**src/rtl/int_to_float.sv**
```systemverilog
// Three-stage pipelined integer to IEEE-754 converter with valid/ready stream handshake.
// All stages advance together whenever the output slot is free or being drained.
module int_to_float #(
  parameter int IN_WIDTH  = 32,
  parameter int EXP_WIDTH = 8,
  parameter int MAN_WIDTH = 23
) (
  input  logic                         clk,
  input  logic                         rst_n,
  input  logic [IN_WIDTH-1:0]          in_data,
  input  logic                         in_signed,
  input  logic                         in_valid,
  output logic                         in_ready,
  output logic [EXP_WIDTH+MAN_WIDTH:0] out_data,
  output logic                         out_inexact,
  output logic                         out_valid,
  input  logic                         out_ready
);

  localparam int FW      = IN_WIDTH - 1;
  localparam int PW      = $clog2(IN_WIDTH);
  localparam int XW      = EXP_WIDTH + PW + 1;
  localparam int EW      = FW + MAN_WIDTH + 1;
  localparam int BIAS    = (1 << (EXP_WIDTH - 1)) - 1;
  localparam int EXP_MAX = (1 << EXP_WIDTH) - 1;

  logic en;

  logic                s1_valid_q, s1_sign_q;
  logic [IN_WIDTH-1:0] s1_mag_q;
  logic                s1_sign_d;
  logic [IN_WIDTH-1:0] s1_mag_d;

  logic                s2_valid_q, s2_sign_q, s2_zero_q;
  logic [PW-1:0]       s2_pos_q;
  logic [FW-1:0]       s2_frac_q;
  logic [PW-1:0]       s2_pos_d, shamt;
  logic [FW-1:0]       s2_frac_d;
  logic                s2_zero_d;

  logic                         s3_valid_q;
  logic [EXP_WIDTH+MAN_WIDTH:0] out_data_q, out_data_d;
  logic                         out_inexact_q, out_inexact_d;

  assign en          = out_ready | ~s3_valid_q;
  assign in_ready    = en;
  assign out_valid   = s3_valid_q;
  assign out_data    = out_data_q;
  assign out_inexact = out_inexact_q;

  // The two's complement of the signed minimum is itself, which is the correct magnitude.
  always_comb begin
    s1_sign_d = in_signed & in_data[IN_WIDTH-1];
    s1_mag_d  = s1_sign_d ? (~in_data + IN_WIDTH'(1)) : in_data;
  end

  // Leading-one search and normalisation; the leading one itself is implicit and dropped.
  always_comb begin
    s2_pos_d = '0;
    for (int i = 0; i < IN_WIDTH; i++) begin
      if (s1_mag_q[i]) s2_pos_d = PW'(i);
    end
    shamt     = PW'(IN_WIDTH - 1) - s2_pos_d;
    s2_frac_d = FW'(s1_mag_q << shamt);
    s2_zero_d = ~|s1_mag_q;
  end

  logic [EW-1:0]        ext;
  logic [MAN_WIDTH-1:0] frac, frac_rnd;
  logic                 guard, sticky, round_up, carry, ovf;
  logic [XW-1:0]        exp_full;

  // Zero padding below the fraction makes the exact case fall out with guard = sticky = 0.
  always_comb begin
    ext              = {s2_frac_q, {(MAN_WIDTH + 1){1'b0}}};
    frac             = ext[EW-1 -: MAN_WIDTH];
    guard            = ext[FW];
    sticky           = |ext[FW-1:0];
    round_up         = guard & (sticky | frac[0]);
    {carry, frac_rnd} = {1'b0, frac} + {{MAN_WIDTH{1'b0}}, round_up};
    exp_full         = XW'(s2_pos_q) + XW'(BIAS) + XW'(carry);
    ovf              = exp_full >= XW'(EXP_MAX);

    out_data_d    = '0;
    out_inexact_d = 1'b0;
    if (!s2_zero_q) begin
      if (ovf) begin
        out_data_d    = {s2_sign_q, {EXP_WIDTH{1'b1}}, {MAN_WIDTH{1'b0}}};
        out_inexact_d = 1'b1;
      end else begin
        out_data_d    = {s2_sign_q, exp_full[EXP_WIDTH-1:0], frac_rnd};
        out_inexact_d = guard | sticky;
      end
    end
  end

  always_ff @(posedge clk or negedge rst_n) begin
    if (!rst_n) begin
      s1_valid_q    <= 1'b0;
      s1_sign_q     <= 1'b0;
      s1_mag_q      <= '0;
      s2_valid_q    <= 1'b0;
      s2_sign_q     <= 1'b0;
      s2_zero_q     <= 1'b0;
      s2_pos_q      <= '0;
      s2_frac_q     <= '0;
      s3_valid_q    <= 1'b0;
      out_data_q    <= '0;
      out_inexact_q <= 1'b0;
    end else if (en) begin
      s1_valid_q <= in_valid;
      s2_valid_q <= s1_valid_q;
      s3_valid_q <= s2_valid_q;
      if (in_valid) begin
        s1_sign_q <= s1_sign_d;
        s1_mag_q  <= s1_mag_d;
      end
      if (s1_valid_q) begin
        s2_sign_q <= s1_sign_q;
        s2_zero_q <= s2_zero_d;
        s2_pos_q  <= s2_pos_d;
        s2_frac_q <= s2_frac_d;
      end
      if (s2_valid_q) begin
        out_data_q    <= out_data_d;
        out_inexact_q <= out_inexact_d;
      end
    end
  end

endmodule

```
**config.mk**
```make
export PLATFORM = sky130hd
export DESIGN_NAME = int_to_float
export DESIGN_NICKNAME = d
export VERILOG_FILES = /design/src/rtl/int_to_float.sv
export SDC_FILE = /design/constraint.sdc
export NUM_CORES = 1
export LEC_CHECK = 0
export ABC_CLOCK_PERIOD_IN_PS = 5750
export BUFFER_PORTS_ARGS = -buffer_cell sky130_fd_sc_hd__buf_2
export CELL_PAD_IN_SITES_DETAIL_PLACEMENT = 2
export CELL_PAD_IN_SITES_GLOBAL_PLACEMENT = 2
export CORE_ASPECT_RATIO = 1.1
export CORE_MARGIN = 2
export CORE_UTILIZATION = 38
export DETAILED_ROUTE_END_ITERATION = 8
export PLACE_DENSITY = 0.89
export SLEW_MARGIN = 20
export SYNTH_ARGS = -nofsm -noshare
export SYNTH_HDL_FRONTEND = slang
export SYNTH_SLANG_ARGS = --single-unit
```
**constraint.sdc**
```tcl
create_clock -name clk -period 5.75 [get_ports clk]
set_input_delay 0.2875 -clock clk [delete_from_list [all_inputs] [get_ports clk]]
set_output_delay 0.2875 -clock clk [all_outputs]
set_load 0.03 [all_outputs]
```
* After elaboration in Yosys (flattened, before gate mapping)
Cells that the tools add are included.
Storage, ports and cells: register bits after elaboration 107, bits in latches 0, bits in writable memories 0, memory bits (read-only) 0, output and inout bits 35, logic and storage cells 67, memories 0
Operators by class: add/subtract/negate cells 5, $mul 0, div/mod/pow operators 0, $lt $le $gt $ge 1, equal/unequal tests 0, shifts and indexed selects 1, mux-type cells 36, bitwise gates (word level) 7, reductions and logical operators 6
Operators by type and width (number):
- 5-bit two-way mux | 30
- 32-bit two-way mux | 2
- 32-bit by 1-bit adder with 32-bit output, second input constant | 1
- 32-bit NOT | 1
- 32-bit OR reduction | 1
- 32-bit by 5-bit << shifter with 31-bit output | 1
- 31-bit two-way mux | 1
- 23-bit by 1-bit adder with 24-bit output | 1
- 8-bit by 1-bit adder with 9-bit output | 1
- 9-bit by 8-bit greater-or-equal comparator with 1-bit output, second input constant | 1
- 5-bit by 7-bit adder with 8-bit output, second input constant | 1
- 7-bit OR reduction | 1
- 2-bit AND reduction | 3
- 5-bit subtractor, first input constant | 1
- 1-bit two-way mux | 3
- 1-bit bitwise OR | 3
- 1-bit AND | 2
- 1-bit logical NOT | 1
- 1-bit NOT | 1

* Longest topological paths before layout
Gate-level depths: netlist of the first run.
word-level depth 33, mapped depth 12

* Worst setup path before layout of the first run
No wires, ideal clock.
kind register to register, start reg s1_mag_q[5], end reg s2_frac_q[25], library setup time 125 ps, data arrival time 2388 ps, path slack 3236 ps, stages on the path, launching flop included 11, period minus slack after synthesis 2514 ps, cell sequence dfrtp_1 -> buf_2 -> o311a_1 -> o211ai_1 -> a21o_1 -> buf_2 -> mux4_2 -> and2_1 -> a221oi_2 -> a2bb2oi_1 -> a21oi_1
On the way: longest elaborated chain between the ends 29
Ends and longest elaborated chain:
- start: declaration | RTL line 30 | logic [IN_WIDTH-1:0] s1_mag_q;
- start signal: assignment | RTL line 116 | s1_mag_q <= s1_mag_d;
- 5-bit two-way mux (27 in series) | RTL line 61 | if (s1_mag_q[i]) s2_pos_d = PW'(i);
- 5-bit subtractor | RTL line 63 | shamt = PW'(IN_WIDTH - 1) - s2_pos_d;
- 32-bit by 5-bit << shifter with 31-bit output (*) | RTL line 64 | s2_frac_d = FW'(s1_mag_q << shamt);
- end signal: assignment | RTL line 122 | s2_frac_q <= s2_frac_d;
- end: declaration | RTL line 36 | logic [FW-1:0] s2_frac_q;
Every way passes the cells marked *; elsewhere a longest branch is shown, timed or not. A chain may end at the register's enable or synchronous reset.

* Worst setup path after layout of the first run
start reg s1_mag_q[3], end reg s2_frac_q[25]
On the way: longest elaborated chain between the ends 31
Ends and longest elaborated chain (RTL line):
- 5-bit two-way mux (29 in series) | 61
- 5-bit subtractor | 63
- 32-bit by 5-bit << shifter with 31-bit output (*) | 64
Marked as above.

==> impl_metrics.csv, run 1 <==
group,metric,value,unit
grt,grt_max_degree,65,
logic_synthesis,synth.distinct_cells,65,
grt,grt_pass1_vias,6443,
logic_synthesis,synth_top_area_share,39.7,%
power,vdd_ir_drop_max,191,µV
die,coreArea,17500,µm²
timing,tightest_slew,0.967,ns
die,chipHeight,144,µm
layout,finalNetCount,859,
timing,whs,0.225,ns
timing,rsz0062_at_grt,"false",
clock_network,root_buffer,"clkbuf_16",
timing,slew_headroom,34.9,%
logic_synthesis,syn-instance-count,769,
clock_network,ctsHoldBuffers,1,
clock_network,tritoncts,"yes",
power,p_leak,3.33,nW
logic_synthesis,syn_area_per_cell,8.76,µm²
routing,avgRoutedWirePerCell,20.4,µm
logic_synthesis,ys_ff_latch,107,
critical_path,start_kind,"flip-flop",
critical_path,r2r_start,"s1_mag_q[3]",
power,switchingPower,1.91,mW
routing,ant_nets,0,
grt,grt_pass1_wl,34.9,mm
timing,fmax,297,MHz
placement,dp_hpwl,16.9,mm
clock_network,clock_latency,0.36,ns
critical_path,cp_slowest_stage_delay,0.59,ns
routing,drt_wl_total,21.6,mm
grt,grt_overflow,0,
power,p_seq_share,33.5,%
layout,drive_gt1_share,14.4,%
layout,area_growth,12.5,%
timing,tns,0,ns
routing,drc,0,
placement,portBuffers,71,
timing,finalHoldViolCount,0,
power,p_per_area,530,nW/µm²
flow_run,cap_violations,0,
hold_path,hp-class,"in -> reg",
die,start_util,38.4,%
run_status,status,"finished, final reports clean",
clock_network,cts_max_level,3,
power,p_sw_share,47.5,%
power,power.total,4.02,mW
power,internal-power,2.11,mW
layout,fill_cells,2007,
die,pin_count,72,
logic_synthesis,synth_commonest_cells,"144 x nand2_1, 107 x dfrtp_1, 71 x o21ai_0, 57 x mux2i_1, 56 x nor2_1",
logic_synthesis,ys_seq_area_share,39.7,%
critical_path,path_max_fanout,22,
grt,antenna_found_initial,0,
critical_path,crit_required,5.99,ns
timing,post-route-period-util,58.6,%
critical_path,worstPathArrival,3.60,ns
layout,n_antenna_cell,0,
logic_synthesis,yosys_warnings,0,
critical_path,cpLargestDelayFamily,"compound AO/OA/AOI/OAI gates",
clock_network,cts.sinks,107,
logic_synthesis,synth_area,6740,µm²
logic_synthesis,synth_flop_cell,"dfrtp_1",
timing,slew_violations,0,
logic_synthesis,synth_edf_count,0,
clock_network,cts_buffers,9,
die,die_x,131,µm
critical_path,path_buf_inv,0,
die,die_area,18800,µm²
layout,post-route-util,43.2,%
routing,drt_iter0_markers,187,
power,p_clk_share,15.1,%
hold_path,hold_depth,3,
critical_path,rr_endpoint,"s2_frac_q[25]",
critical_path,cp-end-kind,"flip-flop",
logic_synthesis,ys_async_sr_fraction,100,%
placement,routabilityCongestion,0.888,
logic_synthesis,synthTopCellsByArea,"dfrtp_1 40%, mux2i_1 8.5%, nand2_1 8.0%",
logic_synthesis,yosys.area.top_type,"dfrtp_1",
timing,setup-violations-final,0,
timing,skew,0.00967,ns
timing,period_needed,3.37,ns
critical_path,crit_type,"reg -> reg",
clock_network,clk_pin_slew,0.07,ns
routing,via_per_inst,5.66,
logic_synthesis,synth_most_common_cell,"nand2_1",
routing,first_pass_iters,4,
clock_network,clk_path_buf_depth,2,
critical_path,reg2reg_slack,2.38,ns
hold_path,worstHoldEndpoint,"s1_mag_q[31]",
die,num_rows,51,
power,comb_power_share,51.4,%
critical_path,ff2ff_path_depth,9,
critical_path,cpMaxStageDelayCell,"a21o_2",
grt,grt_usage,23.9,%
logic_synthesis,synth_nets,811,
routing,via_count,6000,
hold_path,worstHoldStart,"in_data[31]",
clock_network,cts.repair.resized,0,
critical_path,crit_chain,"nor2_1, o311a_1, o211ai_1, a21o_2, mux4_2, and2_1, a221oi_2, a2bb2oi_1, a21oi_1",
clock_network,cts_setup_buffers,0,
layout make-up:
type	count	area, µm²	area share, %
Tap cell	238	298	3.93
Clock buffer	11	243	3.20
Clock inverter	5	35.0	0.462
Multi-Input combinational cell	604	3820	50.4
Inverter	14	52.6	0.694
Sequential cell	107	2680	35.3
Timing Repair Buffer	81	455	6.01
per-stage QoR:
stage	instance area (µm²)	std cells	setup slack [ns]
after floorplan	6740	769	3.24
after global placement	7260	1042	2.19
final	7580	1060	2.38
after CTS	7550	1059	2.02
after global routing	7580	1060	2.20
after detailed placement	7260	1042	2.06
state kept, by name, indices dropped and copies added (netlist names):
register and flops:
s1_mag_q 32, out_data 32, s1_sign_q 1, s2_sign_q 1, s2_valid_q 1, s1_valid_q 1, s2_frac_q 31, s2_zero_q 1
out_inexact 1, out_valid 1, s2_pos_q 5
logic make-up (layout without fill, tap and decap cells):
group	after synthesis	in the layout	synth area share, %
adder cells (fa/ha/maj)	5	5	0.929
multiplexers	67	67	10.7
flip-flops	107	107	39.7
AO/OA/AOI/OAI	198	198	19.6
buffers and inverters	58	111	3.64
XOR/XNOR	53	53	6.89
AND/OR/NAND/NOR	281	281	18.5
layer usage:
layer	vias up	GRT usage, %	part of all wire (%)
met1	2987	28.4	42
li1	2845	-	-
met2	131	43.6	52
met4	0	9.91	3.1
met3	37	2.38	2.7
met5	-	0	0
cell usage in the layout, fill, tap and decap left out, drive strengths merged, types with 4 or more instances in the layout:
cell type  instances
nand2b             8
a22o               6
o21ai             83
nand3             15
nor2              56
o31ai             20
nand2            144
buf               80
ha                 5
mux2i             58
a21oi             22
xor2              34
xnor2             19
a221o              4
a31oi              8
nor3              15
o41ai              4
o211ai             5
dfrtp            107
a2bb2oi            4
clkbuf            11
o22ai              4
inv               16
and3               4
and2               7
mux2               7
nor4              14
or3                5
a221oi             7
worst register-to-register path, delay by kind of cell (launching register included):
kind	cells	cell delay [ns]
and+or+nand+nor	2	0.28
muxes	1	0.60
AOI/OAI and AO/OA	6	1.88
DFF	1	0.47
power groups by stage:
| stage | clock [mW] | sequential, mW | combinational [mW] |
|---|---|---|---|
| finish | 0.608 | 1.35 | 2.06 |
| global route | 0.645 | 1.40 | 2.26 |
| CTS | 0.619 | 1.35 | 2.06 |
| detailed placement | 0 | 1.36 | 2.05 |
| global placement | 0 | 1.33 | 1.95 |
| floorplan | 0 | 1.46 | 1.30 |
how the worst max path moves through the flow:
| stage | startpoint | endpoint | cells past startpoint | slack, ns |
|---|---|---|---|---|
| 2_1_floorplan | s1_mag_q[5] | s2_frac_q[25] | 10 | 3.24 |
| 3_3_place_gp | s1_mag_q[5] | s2_frac_q[25] | 8 | 2.19 |
| 3_5_place_dp | s1_mag_q[3] | s2_frac_q[25] | 9 | 2.06 |
| 4_1_cts | s1_mag_q[3] | s2_frac_q[25] | 9 | 2.02 |
| 5_1_grt | s1_mag_q[16] | s2_frac_q[25] | 9 | 2.20 |
| 6_report | s1_mag_q[3] | s2_frac_q[25] | 9 | 2.38 |
Power figures use the tool's default switching activity.
==> run 2: changes to the inputs <==
--- a/config.mk
+++ b/config.mk
@@ -5,15 +5,16 @@
 export SDC_FILE = /design/constraint.sdc
 export NUM_CORES = 1
 export LEC_CHECK = 0
-export ABC_CLOCK_PERIOD_IN_PS = 5750
+export ABC_AREA = 1
+export ABC_CLOCK_PERIOD_IN_PS = 2800
 export BUFFER_PORTS_ARGS = -buffer_cell sky130_fd_sc_hd__buf_2
 export CELL_PAD_IN_SITES_DETAIL_PLACEMENT = 2
 export CELL_PAD_IN_SITES_GLOBAL_PLACEMENT = 2
 export CORE_ASPECT_RATIO = 1.1
 export CORE_MARGIN = 2
-export CORE_UTILIZATION = 38
+export CORE_UTILIZATION = 30
 export DETAILED_ROUTE_END_ITERATION = 8
-export PLACE_DENSITY = 0.89
+export PLACE_DENSITY = 0.82
 export SLEW_MARGIN = 20
 export SYNTH_ARGS = -nofsm -noshare
 export SYNTH_HDL_FRONTEND = slang
==> constraint.sdc (replaced) <==
create_clock -name clk -period 2.8 [get_ports clk]
set_input_delay 0.14 -clock clk [delete_from_list [all_inputs] [get_ports clk]]
set_output_delay 0.14 -clock clk [all_outputs]
set_load 0.03 [all_outputs]
==> run 2 against run 1 <==
Compared with the run above:
- the flow now finishes with violations (negative setup slack)
- fmax shrank 11%
- clock-buffer cell count shrank 1
- register-to-register slack lost 3.4 ns
- final cell count grew 43%
- power grew to 3.2 times the previous value
- via count grew 44%
- non-clock buffer count grew 153
- sequential share of layout area shrank 11 points
- clock skew grew 0.015 ns
- combinational power grew to 4.2 times the previous value
- setup slack lost 3.4 ns
- largest power group unchanged
==> impl_metrics.csv, run 2 <==
group,metric,value,unit
grt,grt_overflow,0,
hold_path,worstHoldStart,"in_data[12]",
placement,dpl_worst_slack,-0.534,ns
logic_synthesis,synth_flop_cell,"dfrtp_1",
logic_synthesis,syn-instance-count,1012,
logic_synthesis,synth_area,6940,µm²
layout,finalNetCount,1253,
timing,rsz0062_at_grt,"true",
timing,setup-violations-final,56,
critical_path,crit_type,"reg -> reg",
critical_path,rr_endpoint,"s2_frac_q[29]",
die,start_util,30.5,%
logic_synthesis,synth_edf_count,0,
grt,grtUsageMet3,3.30,%
critical_path,path_buf_inv,3,
timing,tns,-35.11,ns
flow_run,cap_violations,0,
critical_path,worstPathArrival,4.09,ns
layout,seqCellArea,2680,µm²
grt,met2_usage,51.0,%
die,pin_count,72,
clock_network,clk_path_buf_depth,2,
clock_network,cts.sinks,107,
timing,post-route-period-util,135,%
critical_path,path_max_fanout,7,
logic_synthesis,synthTopCellsByArea,"dfrtp_1 39%, nand2_1 15%, nand3_1 14%",
critical_path,crit_required,3.11,ns
layout,final_cells,1516,
placement,dp.cells,1424,
critical_path,cp-end-kind,"flip-flop",
routing,avgRoutedWirePerCell,27.3,µm
critical_path,critical_path.most_common_cell,"nand2_1",
logic_synthesis,synth_top_area_share,38.6,%
grt,grt_usage,27.2,%
placement,portBuffers,71,
grt,grt_pass1_vias,9062,
placement,dp_hpwl,19.3,mm
die,num_rows,58,
grt,met1_usage,30.3,%
routing,via_per_inst,5.71,
timing,period_needed,3.79,ns
grt,antenna_found_initial,0,
die,coreArea,22800,µm²
routing,via_count,8657,
die,die_x,149,µm
layout,n_antenna_cell,0,
timing,finalHoldViolCount,0,
clock_network,clk_pin_slew,0.08,ns
timing,slew_headroom,35.4,%
timing,tightest_slew,0.964,ns
routing,drc,0,
layout,final_common_cell,"nand2_1",
routing,drt_wl_total,41.3,mm
critical_path,cp_slowest_stage_delay,0.41,ns
layout,fill_cells,2429,
routing,ant_nets,0,
clock_network,clock_latency,0.40,ns
layout,final_cell_mix,"197 x nand2_1, 116 x buf_4, 107 x dfrtp_1",
layout,drive_gt1_share,45.0,%
logic_synthesis,yosys_warnings,0,
logic_synthesis,syn_area_per_cell,6.86,µm²
timing,fmax,264,MHz
grt,busiest_layer,"met2",
timing,fin_ws,-0.987,ns
hold_path,hold_depth,3,
clock_network,root_buffer,"clkbuf_16",
routing,drt_iter0_markers,471,
critical_path,cpLargestDelayFamily,"simple AND/OR/NAND/NOR gates",
die,die_area,24400,µm²
timing,whs,0.0681,ns
logic_synthesis,synth_most_common_cell,"nand2_1",
logic_synthesis,ys_ff_latch,107,
routing,first_pass_iters,4,
logic_synthesis,synth_nets,1054,
layout,multiInputGateArea,5490,µm²
logic_synthesis,synth_commonest_cells,"280 x nand2_1, 197 x nand3_1, 107 x dfrtp_1, 91 x inv_1, 73 x o21ai_0",
grt,grt_pass1_wl,51.1,mm
layout,fin_area,11200,µm²
hold_path,hp-class,"in -> reg",
clock_network,tritoncts,"yes",
die,chipHeight,164,µm
critical_path,r2r_start,"s1_mag_q[2]",
power,p_per_area,1170,nW/µm²
placement,dpl_cell_area,8230,µm²
run_status,violations,"negative setup slack",
clock_network,cts_buffers,9,
timing,slew_violations,0,
logic_synthesis,synth.distinct_cells,40,
logic_synthesis,ys_async_sr_fraction,100,%
critical_path,reg2reg_slack,-0.99,ns
critical_path,ff2ff_path_depth,39,
placement,routabilityCongestion,0.825,
power,p_leak,5.19,nW
clock_network,cts_max_level,3,
critical_path,start_kind,"flip-flop",
logic_synthesis,yosys.area.top_type,"dfrtp_1",
grt,grt_max_degree,61,
logic_synthesis,ys_seq_area_share,38.6,%
critical_path,cpMaxStageDelayCell,"dfrtp_1",
layout,area_growth,60.8,%
hold_path,worstHoldEndpoint,"s1_mag_q[12]",
timing,skew,0.0245,ns
power,vdd_ir_drop_max,375,µV
run_status,status,"finished with violations",
[run 2: cell type report]
| cell class | count | area share, % |
|---|---|---|
| Tap cell | 300 | 3.36 |
| Clock inverter | 6 | 0.695 |
| Inverter | 97 | 3.42 |
| Multi-Input combinational cell | 762 | 49.2 |
| Clock buffer | 10 | 2.14 |
| Timing Repair Buffer | 234 | 17.2 |
| Sequential cell | 107 | 24.0 |
[run 2: cells by family (layout without fill, tap and decap cells)]
kind of cell             after synthesis  after routing  synth area share [%]
adder cells (fa/ha/maj)                5              5                 0.901
buffers and inverters                143            347                  8.38
AO/OA/AOI/OAI                        132            132                  10.7
XOR/XNOR                              33             33                  4.16
flip-flops                           107            107                  38.6
AND/OR/NAND/NOR                      592            592                  37.2
[run 2: repair_timing]
item | 4_1_cts | 5_1_grt
hold buffers | 1 | 0
endpoints found under the hold margin | 47 | 0
resized for setup | 161 | 285
endpoints found under the setup margin | 48 | 60
buffers inserted | 68 | 33
gates cloned | 4 | 1
pin swaps | 39 | 90
[run 2: report_power, final]
part	total (mW)	internal, mW	leakage, nW	switching (mW)
combinational	8.72	3.02	3.70	5.70
sequential	2.86	2.13	1.33	0.729
clock	1.48	0.742	0.159	0.736
[run 2: stage by stage]
| step | power [mW] | utilization, % |
|---|---|---|
| CTS | 10.1 | 42.3 |
| detailed placement | 7.61 | 36.1 |
| floorplan | 5.76 | - |
| global placement | 7.35 | 36.1 |
| global route | 13.6 | 49.0 |
| finish | 13.1 | 49.0 |
[run 2: worst max path at each step]
stage | from | to | slack, ns | cells after the start
2_1_floorplan | s2_frac_q[3] | out_data[27] | 0.02 | 23
3_3_place_gp | s2_frac_q[3] | out_data[25] | -0.36 | 22
3_5_place_dp | s2_frac_q[2] | out_data[25] | -0.53 | 22
4_1_cts | s2_frac_q[2] | out_data[21] | -0.36 | 24
5_1_grt | s1_mag_q[2] | s2_frac_q[29] | -1.29 | 39
6_report | s1_mag_q[2] | s2_frac_q[29] | -0.99 | 39
[run 2: routing by layer]
metal,up-vias,part of all wire [%]
met3,199,4.0
met4,0,7.7
met5,-,0
met2,331,53
met1,4376,36
li1,3751,-
[run 2: worst min-delay path, stage by stage]
cell     delay, ns
buf_2         0.10
xnor2_1       0.10
o21ai_0       0.06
○ ○ ○ ○
▸ Exercise
Working down from the line that contains "item | 4_1_cts | 5_1_grt", retype each line exactly through the last line of the data, and give nothing else.

▸ Response to the exercise
item | 4_1_cts | 5_1_grt
hold buffers | 1 | 0
endpoints found under the hold margin | 47 | 0
resized for setup | 161 | 285
endpoints found under the setup margin | 48 | 60
buffers inserted | 68 | 33
gates cloned | 4 | 1
pin swaps | 39 | 90
[run 2: report_power, final]
part	total (mW)	internal, mW	leakage, nW	switching (mW)
combinational	8.72	3.02	3.70	5.70
sequential	2.86	2.13	1.33	0.729
clock	1.48	0.742	0.159	0.736
[run 2: stage by stage]
| step | power [mW] | utilization, % |
|---|---|---|
| CTS | 10.1 | 42.3 |
| detailed placement | 7.61 | 36.1 |
| floorplan | 5.76 | - |
| global placement | 7.35 | 36.1 |
| global route | 13.6 | 49.0 |
| finish | 13.1 | 49.0 |
[run 2: worst max path at each step]
stage | from | to | slack, ns | cells after the start
2_1_floorplan | s2_frac_q[3] | out_data[27] | 0.02 | 23
3_3_place_gp | s2_frac_q[3] | out_data[25] | -0.36 | 22
3_5_place_dp | s2_frac_q[2] | out_data[25] | -0.53 | 22
4_1_cts | s2_frac_q[2] | out_data[21] | -0.36 | 24
5_1_grt | s1_mag_q[2] | s2_frac_q[29] | -1.29 | 39
6_report | s1_mag_q[2] | s2_frac_q[29] | -0.99 | 39
[run 2: routing by layer]
metal,up-vias,part of all wire [%]
met3,199,4.0
met4,0,7.7
met5,-,0
met2,331,53
met1,4376,36
li1,3751,-
[run 2: worst min-delay path, stage by stage]
cell     delay, ns
buf_2         0.10
xnor2_1       0.10
o21ai_0       0.06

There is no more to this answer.